After a hypothesis is formed we can judge it on the basis of certain criteria. The hypothesis must be conceptually clear and defined such that they are commonly accepted. They should have empirical referents and not embody moral judgements. it must be specific and should have the possibility of actually testing it. The hypotheses must include a statement of the indexes which are to be used i.e political office, occupation, education etc. such specific formulations make research practicable and significant and increases the validity of the results. Hypotheses must avoid the trap of selective evidence by being definite and specific. If possible a general prediction should be further broken into precise sub-hypotheses. It then, clarifies the relationship between the data sought and the conclusions along with making the specific research task more manageable. Hypotheses should be related to available techniques because it would be difficult for the theorist to formulate usable questions if he is ignorant about the techniques available to test his hypotheses. It should further be related to a body of theory as science cannot develop if each study is an isolated survey and holds no connection whatsoever with the existing body of fact and theory.

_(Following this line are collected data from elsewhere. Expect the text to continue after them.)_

===== config.mk =====
export PLATFORM = sky130hd
export DESIGN_NAME = load_store_unit
export DESIGN_NICKNAME = d
export VERILOG_FILES = /design/src/rtl/lsu_pkg.sv /design/src/rtl/lsu_align.sv /design/src/rtl/load_store_unit.sv
export SDC_FILE = /design/constraint.sdc
export NUM_CORES = 1
export LEC_CHECK = 0
export CAP_MARGIN = 25
export CORE_ASPECT_RATIO = 1.1
export CORE_MARGIN = 2
export CORE_UTILIZATION = 49
export CTS_CLUSTER_DIAMETER = 60
export DETAILED_ROUTE_END_ITERATION = 8
export GPL_TIMING_DRIVEN = 1
export MAX_ROUTING_LAYER = met4
export PLACE_DENSITY = 0.86
export SYNTH_ARGS = -nofsm -noshare
export SYNTH_HDL_FRONTEND = slang
export SYNTH_SLANG_ARGS = --single-unit

===== constraint.sdc =====
create_clock -name clk -period 2.6 [get_ports clk]
set_clock_uncertainty 0.05 [all_clocks]
set_input_delay 0.65 -clock clk [delete_from_list [all_inputs] [get_ports clk]]
set_output_delay 0.65 -clock clk [all_outputs]
set_load 0.01 [all_outputs]

===== src/rtl/lsu_pkg.sv =====
// Shared definitions for the memory-stage load/store unit.
//   - funct3 access-size encodings (RV32I loads/stores)
//   - exception cause codes reported to the CSR/trap logic
//   - FSM state type
//   - misalignment helper
package lsu_pkg;

    localparam logic [2:0] F3_B  = 3'b000;
    localparam logic [2:0] F3_H  = 3'b001;
    localparam logic [2:0] F3_W  = 3'b010;
    localparam logic [2:0] F3_BU = 3'b100;
    localparam logic [2:0] F3_HU = 3'b101;

    localparam logic [3:0] CAUSE_LOAD_MISALIGNED  = 4'd4;
    localparam logic [3:0] CAUSE_LOAD_FAULT       = 4'd5;
    localparam logic [3:0] CAUSE_STORE_MISALIGNED = 4'd6;
    localparam logic [3:0] CAUSE_STORE_FAULT      = 4'd7;

    typedef enum logic [1:0] {
        S_IDLE = 2'd0,
        S_BUSY = 2'd1,
        S_DONE = 2'd2
    } lsu_state_e;

    // Halfword needs addr[0]==0; word needs addr[1:0]==00. Byte never faults.
    function automatic logic is_misaligned(input logic [2:0] f3, input logic [1:0] off);
        logic mis;
        mis = 1'b0;
        if (f3[1]) begin
            mis = (off != 2'b00);
        end else if (f3[0]) begin
            mis = off[0];
        end
        return mis;
    endfunction

endpackage


===== src/rtl/lsu_align.sv =====
// Combinational byte-lane logic for the load/store unit.
// Store side: st_funct3/st_off/st_data -> st_wmask (lane enables), st_wdata
//             (data replicated across lanes).
// Load side:  ld_funct3/ld_off/ld_word -> ld_data (selected byte/halfword,
//             sign- or zero-extended; words pass through).
module lsu_align
    import lsu_pkg::*;
(
    input  logic [2:0]  st_funct3,
    input  logic [1:0]  st_off,
    input  logic [31:0] st_data,
    output logic [3:0]  st_wmask,
    output logic [31:0] st_wdata,
    input  logic [2:0]  ld_funct3,
    input  logic [1:0]  ld_off,
    input  logic [31:0] ld_word,
    output logic [31:0] ld_data
);

    logic [7:0]  ld_byte;
    logic [15:0] ld_half;

    always_comb begin
        st_wmask = 4'b1111;
        st_wdata = st_data;
        case (st_funct3)
            F3_B: begin
                st_wmask = 4'b0001 << st_off;
                st_wdata = {4{st_data[7:0]}};
            end
            F3_H: begin
                st_wmask = 4'b0011 << st_off;
                st_wdata = {2{st_data[15:0]}};
            end
            default: begin
                st_wmask = 4'b1111;
                st_wdata = st_data;
            end
        endcase
    end

    always_comb begin
        ld_byte = ld_word[{ld_off, 3'b000} +: 8];
        ld_half = ld_word[{ld_off[1], 4'b0000} +: 16];
        case (ld_funct3)
            F3_B:    ld_data = {{24{ld_byte[7]}}, ld_byte};
            F3_H:    ld_data = {{16{ld_half[15]}}, ld_half};
            F3_BU:   ld_data = {24'h000000, ld_byte};
            F3_HU:   ld_data = {16'h0000, ld_half};
            default: ld_data = ld_word;
        endcase
    end

endmodule


===== src/rtl/load_store_unit.sv =====
// Memory-stage load/store unit for the 3-stage RV32I pipeline.
// Takes the MW-stage op (mem_read/mem_write, funct3, ALUResult_MW address,
// rdata2_MW store data, waddr_MW destination), runs one req/ack transaction
// on the dmem_* port, stalls the pipeline (lsu_stall) while it is outstanding,
// and returns extended load data on lsu_valid/lsu_rdata/lsu_waddr.
// Misaligned accesses and accesses with no ack within TIMEOUT_CYCLES are
// reported on lsu_exc/lsu_exc_cause/lsu_exc_tval. flush suppresses the
// result pulse of the current op without cancelling a bus transaction.
module load_store_unit
    import lsu_pkg::*;
#(
    parameter int unsigned TIMEOUT_CYCLES = 255
) (
    input  logic        clk,
    input  logic        rst,
    input  logic        mem_read,
    input  logic        mem_write,
    input  logic [2:0]  funct3,
    input  logic [31:0] ALUResult_MW,
    input  logic [31:0] rdata2_MW,
    input  logic [4:0]  waddr_MW,
    input  logic        flush,
    output logic        dmem_req,
    output logic        dmem_we,
    output logic [31:0] dmem_addr,
    output logic [31:0] dmem_wdata,
    output logic [3:0]  dmem_wmask,
    input  logic        dmem_ack,
    input  logic [31:0] dmem_rdata,
    output logic        lsu_stall,
    output logic        lsu_valid,
    output logic [31:0] lsu_rdata,
    output logic [4:0]  lsu_waddr,
    output logic        lsu_exc,
    output logic [3:0]  lsu_exc_cause,
    output logic [31:0] lsu_exc_tval
);

    localparam int unsigned CNT_W = $clog2(TIMEOUT_CYCLES + 1);
    localparam logic [CNT_W-1:0] CNT_LAST = CNT_W'(TIMEOUT_CYCLES - 1);

    lsu_state_e state_q, state_d;
    logic [CNT_W-1:0] cnt_q, cnt_d;
    logic        req_q, req_d;
    logic        we_q, we_d;
    logic [31:0] addr_q, addr_d;
    logic [31:0] wdata_q, wdata_d;
    logic [3:0]  wmask_q, wmask_d;
    logic [2:0]  f3_q, f3_d;
    logic [1:0]  off_q, off_d;
    logic [4:0]  req_waddr_q, req_waddr_d;
    logic        is_load_q, is_load_d;
    logic        load_ok_q, load_ok_d;
    logic        exc_pend_q, exc_pend_d;
    logic        flushed_q, flushed_d;
    logic [31:0] rdata_q, rdata_d;
    logic [4:0]  waddr_q, waddr_d;
    logic [3:0]  cause_q, cause_d;
    logic [31:0] tval_q, tval_d;

    logic        op_present;
    logic [3:0]  st_wmask;
    logic [31:0] st_wdata;
    logic [31:0] ld_data;

    assign op_present = mem_read | mem_write;

    // Store lanes come from the live MW inputs; load extraction uses the
    // size/offset latched at issue, since the word arrives cycles later.
    lsu_align u_align (
        .st_funct3 (funct3),
        .st_off    (ALUResult_MW[1:0]),
        .st_data   (rdata2_MW),
        .st_wmask  (st_wmask),
        .st_wdata  (st_wdata),
        .ld_funct3 (f3_q),
        .ld_off    (off_q),
        .ld_word   (dmem_rdata),
        .ld_data   (ld_data)
    );

    always_comb begin
        state_d     = state_q;
        cnt_d       = cnt_q;
        req_d       = req_q;
        we_d        = we_q;
        addr_d      = addr_q;
        wdata_d     = wdata_q;
        wmask_d     = wmask_q;
        f3_d        = f3_q;
        off_d       = off_q;
        req_waddr_d = req_waddr_q;
        is_load_d   = is_load_q;
        load_ok_d   = load_ok_q;
        exc_pend_d  = exc_pend_q;
        flushed_d   = flushed_q;
        rdata_d     = rdata_q;
        waddr_d     = waddr_q;
        cause_d     = cause_q;
        tval_d      = tval_q;

        case (state_q)
            S_IDLE: begin
                if (op_present && !flush) begin
                    f3_d        = funct3;
                    off_d       = ALUResult_MW[1:0];
                    req_waddr_d = waddr_MW;
                    is_load_d   = mem_read;
                    load_ok_d   = 1'b0;
                    flushed_d   = 1'b0;
                    cnt_d       = '0;
                    if (is_misaligned(funct3, ALUResult_MW[1:0])) begin
                        exc_pend_d = 1'b1;
                        cause_d    = mem_read ? CAUSE_LOAD_MISALIGNED : CAUSE_STORE_MISALIGNED;
                        tval_d     = ALUResult_MW;
                        state_d    = S_DONE;
                    end else begin
                        req_d   = 1'b1;
                        we_d    = mem_write;
                        addr_d  = {ALUResult_MW[31:2], 2'b00};
                        wmask_d = mem_write ? st_wmask : 4'b0000;
                        if (mem_write) begin
                            wdata_d = st_wdata;
                        end
                        state_d = S_BUSY;
                    end
                end
            end
            S_BUSY: begin
                if (flush) begin
                    flushed_d = 1'b1;
                end
                // Ack takes priority over a timeout landing in the same cycle.
                if (dmem_ack) begin
                    req_d   = 1'b0;
                    state_d = S_DONE;
                    if (is_load_q) begin
                        rdata_d   = ld_data;
                        waddr_d   = req_waddr_q;
                        load_ok_d = 1'b1;
                    end
                end else if (cnt_q == CNT_LAST) begin
                    req_d      = 1'b0;
                    exc_pend_d = 1'b1;
                    cause_d    = is_load_q ? CAUSE_LOAD_FAULT : CAUSE_STORE_FAULT;
                    tval_d     = {addr_q[31:2], off_q};
                    state_d    = S_DONE;
                end else begin
                    cnt_d = cnt_q + CNT_W'(1);
                end
            end
            S_DONE: begin
                state_d    = S_IDLE;
                cnt_d      = '0;
                load_ok_d  = 1'b0;
                exc_pend_d = 1'b0;
            end
            default: begin
                state_d = S_IDLE;
            end
        endcase
    end

    always_ff @(posedge clk) begin
        if (rst) begin
            state_q     <= S_IDLE;
            cnt_q       <= '0;
            req_q       <= 1'b0;
            we_q        <= 1'b0;
            addr_q      <= '0;
            wdata_q     <= '0;
            wmask_q     <= '0;
            f3_q        <= '0;
            off_q       <= '0;
            req_waddr_q <= '0;
            is_load_q   <= 1'b0;
            load_ok_q   <= 1'b0;
            exc_pend_q  <= 1'b0;
            flushed_q   <= 1'b0;
            rdata_q     <= '0;
            waddr_q     <= '0;
            cause_q     <= '0;
            tval_q      <= '0;
        end else begin
            state_q     <= state_d;
            cnt_q       <= cnt_d;
            req_q       <= req_d;
            we_q        <= we_d;
            addr_q      <= addr_d;
            wdata_q     <= wdata_d;
            wmask_q     <= wmask_d;
            f3_q        <= f3_d;
            off_q       <= off_d;
            req_waddr_q <= req_waddr_d;
            is_load_q   <= is_load_d;
            load_ok_q   <= load_ok_d;
            exc_pend_q  <= exc_pend_d;
            flushed_q   <= flushed_d;
            rdata_q     <= rdata_d;
            waddr_q     <= waddr_d;
            cause_q     <= cause_d;
            tval_q      <= tval_d;
        end
    end

    // A flush arriving in DONE itself still suppresses the pulse, so the
    // pulses are gated with the live flush input.
    assign lsu_stall     = (state_q == S_BUSY) || ((state_q == S_IDLE) && op_present && !flush);
    assign lsu_valid     = (state_q == S_DONE) && load_ok_q && !flushed_q && !flush;
    assign lsu_exc       = (state_q == S_DONE) && exc_pend_q && !flushed_q && !flush;
    assign dmem_req      = req_q;
    assign dmem_we       = we_q;
    assign dmem_addr     = addr_q;
    assign dmem_wdata    = wdata_q;
    assign dmem_wmask    = wmask_q;
    assign lsu_rdata     = rdata_q;
    assign lsu_waddr     = waddr_q;
    assign lsu_exc_cause = cause_q;
    assign lsu_exc_tval  = tval_q;

endmodule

Thus, it can be said that when research is systematically based upon a body of existing theory, it results into contributing to knowledge. Hypotheses must possess theoretical relevance and should be able to state a specific relationship between phenomenons in such a way that their relationship can be empirically tested. Whatever be the source of hypotheses, it must be logically derivable from and based upon a set of related sociological propositions. Hence, both concepts and hypotheses are basic elements in the scientific method of sociological research and is one of the central step to a successful research.